→ **PROMPT**: The reply should consist of every entry, repeated exactly.

→ **RECORDS FOR THE TASK**:

`config.mk`:
```
export PLATFORM = sky130hd
export DESIGN_NAME = vga_fb_arbiter
export DESIGN_NICKNAME = d
export VERILOG_FILES = /design/src/rtl/vga_fb_arbiter.sv
export SDC_FILE = /design/constraint.sdc
export NUM_CORES = 1
export LEC_CHECK = 0
export CAP_MARGIN = 30
export CORE_MARGIN = 2
export CORE_UTILIZATION = 43
export DETAILED_ROUTE_END_ITERATION = 12
export GPL_TIMING_DRIVEN = 0
export PLACE_DENSITY = 0.92
export RECOVER_POWER = 25
export SYNTH_ARGS = -nofsm -noshare
export SYNTH_HDL_FRONTEND = slang
export SYNTH_SLANG_ARGS = --single-unit
```
`constraint.sdc`:
```
create_clock -name clk -period 2.3 [get_ports clk]
set_input_delay 0.345 -clock clk [delete_from_list [all_inputs] [get_ports clk]]
set_output_delay 0.345 -clock clk [all_outputs]
set_load 0.01 [all_outputs]
```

→ **YOUR RESPONSE**:
`config.mk`:
```
export PLATFORM = sky130hd
export DESIGN_NAME = vga_fb_arbiter
export DESIGN_NICKNAME = d
export VERILOG_FILES = /design/src/rtl/vga_fb_arbiter.sv
export SDC_FILE = /design/constraint.sdc
export NUM_CORES = 1
export LEC_CHECK = 0
export CAP_MARGIN = 30
export CORE_MARGIN = 2
export CORE_UTILIZATION = 43
export DETAILED_ROUTE_END_ITERATION = 12
export GPL_TIMING_DRIVEN = 0
export PLACE_DENSITY = 0.92
export RECOVER_POWER = 25
export SYNTH_ARGS = -nofsm -noshare
export SYNTH_HDL_FRONTEND = slang
export SYNTH_SLANG_ARGS = --single-unit
```
`constraint.sdc`:
```
create_clock -name clk -period 2.3 [get_ports clk]
set_input_delay 0.345 -clock clk [delete_from_list [all_inputs] [get_ports clk]]
set_output_delay 0.345 -clock clk [all_outputs]
set_load 0.01 [all_outputs]
```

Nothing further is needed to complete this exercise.